Algae and Motor Neuron Disease: Diatoms complicate the picture

30 January 2014

Diatoms - a new source of BMAA (Photo: Bill Harding)

Diatoms – a new source of BMAA (Photo: Bill Harding)

Until now we have believed that the production of beta-methyl amino alanine (BMAA), thought to be implicated with neurodegenerative brain disorders (ALS-PDC), was limited to the blue-green algae (Cyanobacteria). Since 2004 we have learnt that all species of cyanobacteria, or almost all, produce this toxic amino acid.  This finding, backed by some early research, suggested that environmental exposure to lakes or reservoirs containing cyanobacteria, or drinking water derived therefrom, may be a cause for this debilitating complex of diseases.

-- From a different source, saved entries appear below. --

## src/rtl/sprite_blitter.sv

```systemverilog
// Sprite renderer: beam position -> sprite ROM address, palette lookup, fade/blink
// controller, and registered 4:4:4 RGB with a coverage flag for the compositor.
module sprite_blitter #(
  parameter int SPRITE_W     = 240,
  parameter int SPRITE_H     = 64,
  parameter int IDX_BITS     = 2,
  parameter int ROM_LAT      = 1,
  parameter int SCALE        = 0,
  parameter int TRANSP_IDX   = 0,
  parameter int FADE_FRAMES  = 4,
  parameter int BLINK_FRAMES = 30,
  localparam int ADDR_W      = $clog2(SPRITE_W * SPRITE_H)
) (
  input  logic                vga_clk,
  input  logic                reset,
  input  logic [9:0]          DrawX,
  input  logic [9:0]          DrawY,
  input  logic                blank,
  input  logic [9:0]          pos_x,
  input  logic [9:0]          pos_y,
  input  logic                frame_start,
  input  logic                start,
  input  logic                clear,
  input  logic                blink_en,
  output logic [ADDR_W-1:0]   rom_address,
  input  logic [IDX_BITS-1:0] rom_q,
  output logic [IDX_BITS-1:0] palette_index,
  input  logic [3:0]          pal_red,
  input  logic [3:0]          pal_green,
  input  logic [3:0]          pal_blue,
  output logic [3:0]          red,
  output logic [3:0]          green,
  output logic [3:0]          blue,
  output logic                pixel_on,
  output logic                active
);

  localparam int CNT_MAX = (FADE_FRAMES > BLINK_FRAMES) ? FADE_FRAMES : BLINK_FRAMES;
  localparam int CNT_W   = (CNT_MAX > 1) ? $clog2(CNT_MAX) : 1;
  localparam logic signed [10:0] W_LIM = 11'(SPRITE_W << SCALE);
  localparam logic signed [10:0] H_LIM = 11'(SPRITE_H << SCALE);

  typedef enum logic [1:0] {IDLE, FADE, SHOWN} state_t;

  // Brightness scale: (c * (lvl+1)) >> 4 on an 8-bit product; lvl 15 is identity.
  function automatic logic [3:0] fade_scale(input logic [3:0] c, input logic [3:0] lvl);
    logic [7:0] prod;
    prod = 8'(c) * (8'(lvl) + 8'd1);
    return 4'(prod >> 4);
  endfunction

  logic signed [10:0] rel_x, rel_y;
  logic [9:0]         src_x, src_y;
  logic               hit;

  logic [ROM_LAT-1:0] hit_dly_q, hit_dly_d;
  logic [ROM_LAT-1:0] blank_dly_q, blank_dly_d;
  logic               draw;

  logic [3:0]         red_q, red_d, green_q, green_d, blue_q, blue_d;
  logic               pixel_on_q, pixel_on_d;

  state_t             state_q, state_d;
  logic [3:0]         level_q, level_d;
  logic               visible_q, visible_d;
  logic [CNT_W-1:0]   cnt_q, cnt_d;

  // Stage 0: geometry and ROM address, combinational from the beam position
  always_comb begin
    rel_x = $signed({1'b0, DrawX}) - $signed({1'b0, pos_x});
    rel_y = $signed({1'b0, DrawY}) - $signed({1'b0, pos_y});
    hit   = !rel_x[10] && (rel_x < W_LIM) && !rel_y[10] && (rel_y < H_LIM);
    src_x = rel_x[9:0] >> SCALE;
    src_y = rel_y[9:0] >> SCALE;
    rom_address = hit ? (ADDR_W'(src_y) * ADDR_W'(SPRITE_W) + ADDR_W'(src_x)) : '0;
  end

  // Delay line keeps hit/blank aligned with rom_q
  always_comb begin
    hit_dly_d   = ROM_LAT'({hit_dly_q, hit});
    blank_dly_d = ROM_LAT'({blank_dly_q, blank});
  end

  // Output stage: transparency, visibility and fade applied to the palette colour
  always_comb begin
    draw = hit_dly_q[ROM_LAT-1] && blank_dly_q[ROM_LAT-1] &&
           (rom_q != IDX_BITS'(TRANSP_IDX)) && visible_q;
    red_d      = draw ? fade_scale(pal_red,   level_q) : 4'd0;
    green_d    = draw ? fade_scale(pal_green, level_q) : 4'd0;
    blue_d     = draw ? fade_scale(pal_blue,  level_q) : 4'd0;
    pixel_on_d = draw;
  end

  // Controller: clear beats start; all level/visible changes land on frame_start edges
  always_comb begin
    state_d   = state_q;
    level_d   = level_q;
    visible_d = visible_q;
    cnt_d     = cnt_q;
    if (clear) begin
      state_d   = IDLE;
      level_d   = 4'd0;
      visible_d = 1'b0;
      cnt_d     = '0;
    end else if (start) begin
      state_d   = FADE;
      level_d   = 4'd0;
      visible_d = 1'b1;
      cnt_d     = '0;
    end else begin
      case (state_q)
        IDLE: begin
          level_d   = 4'd0;
          visible_d = 1'b0;
          cnt_d     = '0;
        end
        FADE: begin
          visible_d = 1'b1;
          if (frame_start) begin
            if (cnt_q == CNT_W'(FADE_FRAMES - 1)) begin
              cnt_d   = '0;
              level_d = level_q + 4'd1;
              if (level_q == 4'd14) state_d = SHOWN;
            end else begin
              cnt_d = cnt_q + 1'b1;
            end
          end
        end
        SHOWN: begin
          level_d = 4'd15;
          if (!blink_en) begin
            visible_d = 1'b1;
            cnt_d     = '0;
          end else if (frame_start) begin
            if (cnt_q == CNT_W'(BLINK_FRAMES - 1)) begin
              cnt_d     = '0;
              visible_d = !visible_q;
            end else begin
              cnt_d = cnt_q + 1'b1;
            end
          end
        end
        default: state_d = IDLE;
      endcase
    end
  end

  always_ff @(posedge vga_clk or posedge reset) begin
    if (reset) begin
      hit_dly_q   <= '0;
      blank_dly_q <= '0;
      red_q       <= 4'd0;
      green_q     <= 4'd0;
      blue_q      <= 4'd0;
      pixel_on_q  <= 1'b0;
      state_q     <= IDLE;
      level_q     <= 4'd0;
      visible_q   <= 1'b0;
      cnt_q       <= '0;
    end else begin
      hit_dly_q   <= hit_dly_d;
      blank_dly_q <= blank_dly_d;
      red_q       <= red_d;
      green_q     <= green_d;
      blue_q      <= blue_d;
      pixel_on_q  <= pixel_on_d;
      state_q     <= state_d;
      level_q     <= level_d;
      visible_q   <= visible_d;
      cnt_q       <= cnt_d;
    end
  end

  assign palette_index = rom_q;
  assign red           = red_q;
  assign green         = green_q;
  assign blue          = blue_q;
  assign pixel_on      = pixel_on_q;
  assign active        = (state_q != IDLE);

endmodule

```

## config.mk

```make
export PLATFORM = sky130hd
export DESIGN_NAME = sprite_blitter
export DESIGN_NICKNAME = d
export VERILOG_FILES = /design/src/rtl/sprite_blitter.sv
export SDC_FILE = /design/constraint.sdc
export NUM_CORES = 1
export LEC_CHECK = 0
export CELL_PAD_IN_SITES_DETAIL_PLACEMENT = 1
export CELL_PAD_IN_SITES_GLOBAL_PLACEMENT = 1
export CORE_ASPECT_RATIO = 1.4
export CORE_MARGIN = 4
export CORE_UTILIZATION = 43
export CTS_CLUSTER_DIAMETER = 40
export CTS_CLUSTER_SIZE = 28
export DETAILED_ROUTE_END_ITERATION = 7
export PLACE_DENSITY = 0.9
export SYNTH_ARGS = -nofsm -noshare
export SYNTH_HDL_FRONTEND = slang
export SYNTH_SLANG_ARGS = --single-unit
```

## constraint.sdc

```tcl
create_clock -name vga_clk -period 9.3 [get_ports vga_clk]
set_clock_uncertainty 0.15 [all_clocks]
set_input_delay 0.93 -clock vga_clk [delete_from_list [all_inputs] [get_ports vga_clk]]
set_output_delay 0.93 -clock vga_clk [all_outputs]
set_load 0.05 [all_outputs]
```

==> metrics.csv, run 1 <==
stage;metric;value;unit
yosys;Synth Flop Type;dfrtp_1;
global_route;initial antenna violation count;0;
yosys;cell with the most instances after synthesis;inv_1;
yosys;synth top area cells;ha_1, dfrtp_1, fa_1, xnor2_1, inv_1;
pwr;Int Pwr;0.592;mW
timing;Setup violations, final;0;
route;final WL;12.7;mm
timing;Final WS setup;1.22;ns
hold_path;Hold Crit Class;reg -> reg;
setup_path;CP max stage delay;0.83;ns
outcome;outcome;completed;
timing;setup TNS;0;ns
yosys;sequential area share after synthesis;0.150;
clocking;hold buffers post-CTS;0;
global_route;GRT overflow;0;
yosys;Mean Syn Cell Area;8.18;µm²
yosys;number of flops mapped to enable cells by yosys;0;
timing;fin crit share;0.869;
global_route;largest net degree at the start of global routing;28;
clocking;CTS tree;done;
clocking;clk sinks;27;
timing;worst-margin pin slew;1.21;ns
clocking;clock transition at the registers of the reported paths;0.08;ns
timing;post-layout min period;8.08;ns
pwr;static leakage;2.70;nW
pwr;combinational fraction of design power;0.797;
yosys;share of async-settable or async-resettable flops after synthesis;1.00;
placement;IO buf count;90;
setup_path;Critical-path top delay cell;clkdlybuf4s50_1;
global_route;vias in the first global route;4759;
job;Max Cap Viol;0;
floorplan;Starting Density;0.438;
setup_path;CP Capture Type;primary output;
yosys;Post-Syn Instances;551;
placement;Placer Congestion;0.819;
global_route;first-pass GRT wire length;21.4;mm
floorplan;core box area;10300;µm²
pwr;sw power;0.527;mW
clocking;TritonCTS Buffers;3;
setup_path;critical path type;in -> out;
pwr;Clk pwr share;0.097;
floorplan;total die area;12200;µm²
clocking;clock latency on the worst-skew pair;0.27;ns
route;drc violations;0;
timing;RSZ-0062 raised after global routing;false;
clocking;htree depth;1;
route;Via Count;4169;
floorplan;die height;129;µm
placement;Post-Place Worst Slack;1.23;ns
setup_path;Worst Path Required;8.22;ns
setup_path;worst-path maximum fanout;6;
layout;nets;797;
layout;fraction of layout cells with a size suffix above 1;0.0408;
yosys;Synth Register Bits;27;
yosys;area share of the leading cell type in the synthesized netlist;0.200;
timing;achievable frequency;0.124;GHz
route;Pre-antenna DRT Iters;5;
yosys;synthesized cell area;4510;µm²
timing;Max Slew Vio Count;0;
timing;slew margin rel.;0.190;
setup_path;CP arrival;7.00;ns
floorplan;Die Width;94.6;µm
pwr;part of the power in registers;0.107;
layout;Layout Area Growth over Synthesis;24.8;%
route;1st-iter DRT viols;60;
pwr;final total power;1.12;mW
pwr;PwrDens;199;nW/µm²
clocking;Clock Root Buffer;clkbuf_16;
clocking;Post-CTS Setup Inserts;0;
yosys;leading area contributor after synthesis;ha_1;
pwr;Net Sw Frac;0.471;
layout;ant diodes;0;
yosys;Net Count, Synth;710;
route;Final ANT Viol Nets;0;
yosys;count of cell types in the netlist;56;
yosys;synth cell count leaders;inv_1, ha_1, nand2_1;
clocking;clock tree buffer depth;2;
yosys;Syn. warnings;0;
floorplan;num rows;44;
route;vias per cell;5.38;
clocking;PostCTS Resize Cnt;0;
timing;Final Hold Viols;0;
route;wire per inst;16.4;µm
placement;HPWL after detailed placement;11.0;mm
setup_path;Setup crit start kind;primary input;
global_route;GRT Resource Usage Total;0.218;
layout;fillcell total;1277;
pwr;Max VDD drop;0.159;mV
floorplan;num ports;91;
setup_path;crit-path cells;clkdlybuf4s50_1 > ha_1 > inv_1 > fa_1 > a21o_1 > a21oi_1 > xor2_1 > xor2_1 > ha_1 > inv_1 > fa_1 > inv_1 > ha_1 > or3b_2 > o311ai_0 > a311oi_1 > nand4b_1 > xnor2_1 > xnor2_1 > xnor3_1 > nor2_1 > clkdlybuf4s50_1;
## per-layer routing
layer	track usage	vias to the layer above	wire [µm]
met3	0.0221	43	440
met5	0	-	0
met4	0.107	0	592
li1	-	1990	-
met1	0.204	2022	4370
met2	0.450	114	7310
## state kept, by name, summed over array words and instances (netlist names)
name and count:
red 4, state_q 2, level_q 4, green 4, cnt_q 5, visible_q 1
blank_dly_q 1, blue 4, pixel_on 1, hit_dly_q 1
## layout make-up
type	count	area (µm²)	area share
clock inverters	1	8.76	0.00156
inverters	91	342	0.0607
clock buffers	3	75.1	0.0133
repair buffers	92	916	0.163
well taps	138	173	0.0307
flip-flops and latches	27	676	0.120
multi-input cells	423	3440	0.611
## path summary, 6_finish.rpt
kind	start	endpoint	slack, ns	cells after the start
min in group asynchronous	reset	cnt_q[3]	1.10	2
setup reg to reg	level_q[0]	blue[3]	4.54	15
hold reg to reg	cnt_q[4]	cnt_q[4]	0.41	2
max in group asynchronous	reset	blue[3]	7.22	2
setup / recovery	pos_y[0]	rom_address[13]	1.22	22
hold / removal	cnt_q[4]	cnt_q[4]	0.41	2
## metrics by stage
| stage | cell area (µm²) | hold WS [ns] | std cells | util |
|---|---|---|---|---|
| 5_1_grt | 5630 | 0.441 | 775 | 0.547 |
| 3_3_place_gp | 5550 | 0.364 | 771 | 0.539 |
| 3_5_place_dp | 5550 | 0.386 | 771 | 0.539 |
| 4_1_cts | 5630 | 0.410 | 775 | 0.547 |
| 2_1_floorplan | 4510 | 0.337 | 551 | - |
| 6_report | 5630 | 0.411 | 775 | 0.547 |
## worst max-delay path, delay by kind of cell
kind | cells | cell delay [ns]
adders and majority gates | 5 | 1.70
AOI/OAI and AO/OA | 4 | 0.64
buffers and inverters | 5 | 1.45
xor gates and xnor gates | 5 | 1.45
and+or+nand+nor | 3 | 0.81
## kinds of logic (layout without fill, tap and decap cells)
group	after synthesis	in the layout	share of synthesized area
flops	27	27	0.150
xor+xnor	49	49	0.101
compound gates	103	103	0.146
buf+inv	101	187	0.0874
mux	4	4	0.00916
fa+ha+maj	99	99	0.317
simple gates	168	168	0.189
## power groups by stage
stage	logic [mW]	clock network, mW	registers [mW]
floorplan	0.706	0	0.121
global placement	0.845	0	0.121
detailed placement	0.898	0	0.122
CTS	0.905	0.109	0.119
global route	1.00	0.115	0.119
finish	0.892	0.108	0.119
## layout by cell type, fill, tap and decap left out, drive strengths merged, types with 2 or more instances in the layout
cell type       n
inv            92
clkdlybuf4s50  90
ha             72
nand2          51
nor2           44
xnor2          40
a21oi          30
o21ai          30
dfrtp          27
fa             26
and2           15
nor2b          15
nor3            9
nand3           9
a21o            9
nand2b          8
xor2            7
o21a            6
o21bai          4
or3             4
a211oi          4
o22ai           3
o2111ai         3
and4            3
mux2i           3
clkbuf          3
a31oi           2
o31ai           2
o221ai          2
xnor3           2
buf             2
nand4           2
a311oi          2
No activity file was read; power rests on OpenSTA's default activity.
==> run 2, diff against run 1 <==
- GPL_ROUTABILITY_DRIVEN: unset -> 1
==> results of run 2 <==
No change in the layout: final DEF, timing and power equal those of run 1.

That was until this month (January 2014).

Beta-methyl amino alanine

Beta-methyl amino alanine

A group of researchers have demonstrated that various species of diatoms, the most prolific group of algae on the planet, also produce BMAA.  If the production of BMAA is more widely spread across the diatom genera then this finding significantly alters the level of risk of exposure thereto.  The work also demonstrates that higher organisms, eukaryotes, can produce BMAA.

Jiang and co-authors conclude, inter alia,  that:

Taken together, the data reported here give a clear answer supported by solid evidence that BMAA is not exclusively produced by cyanobacteria. As diatoms are a major bloom- forming phytoplankton in aquatic environments, the impact of this discovery suggests new bioaccumulation routes and that the risk of human exposure may have increased tremendously.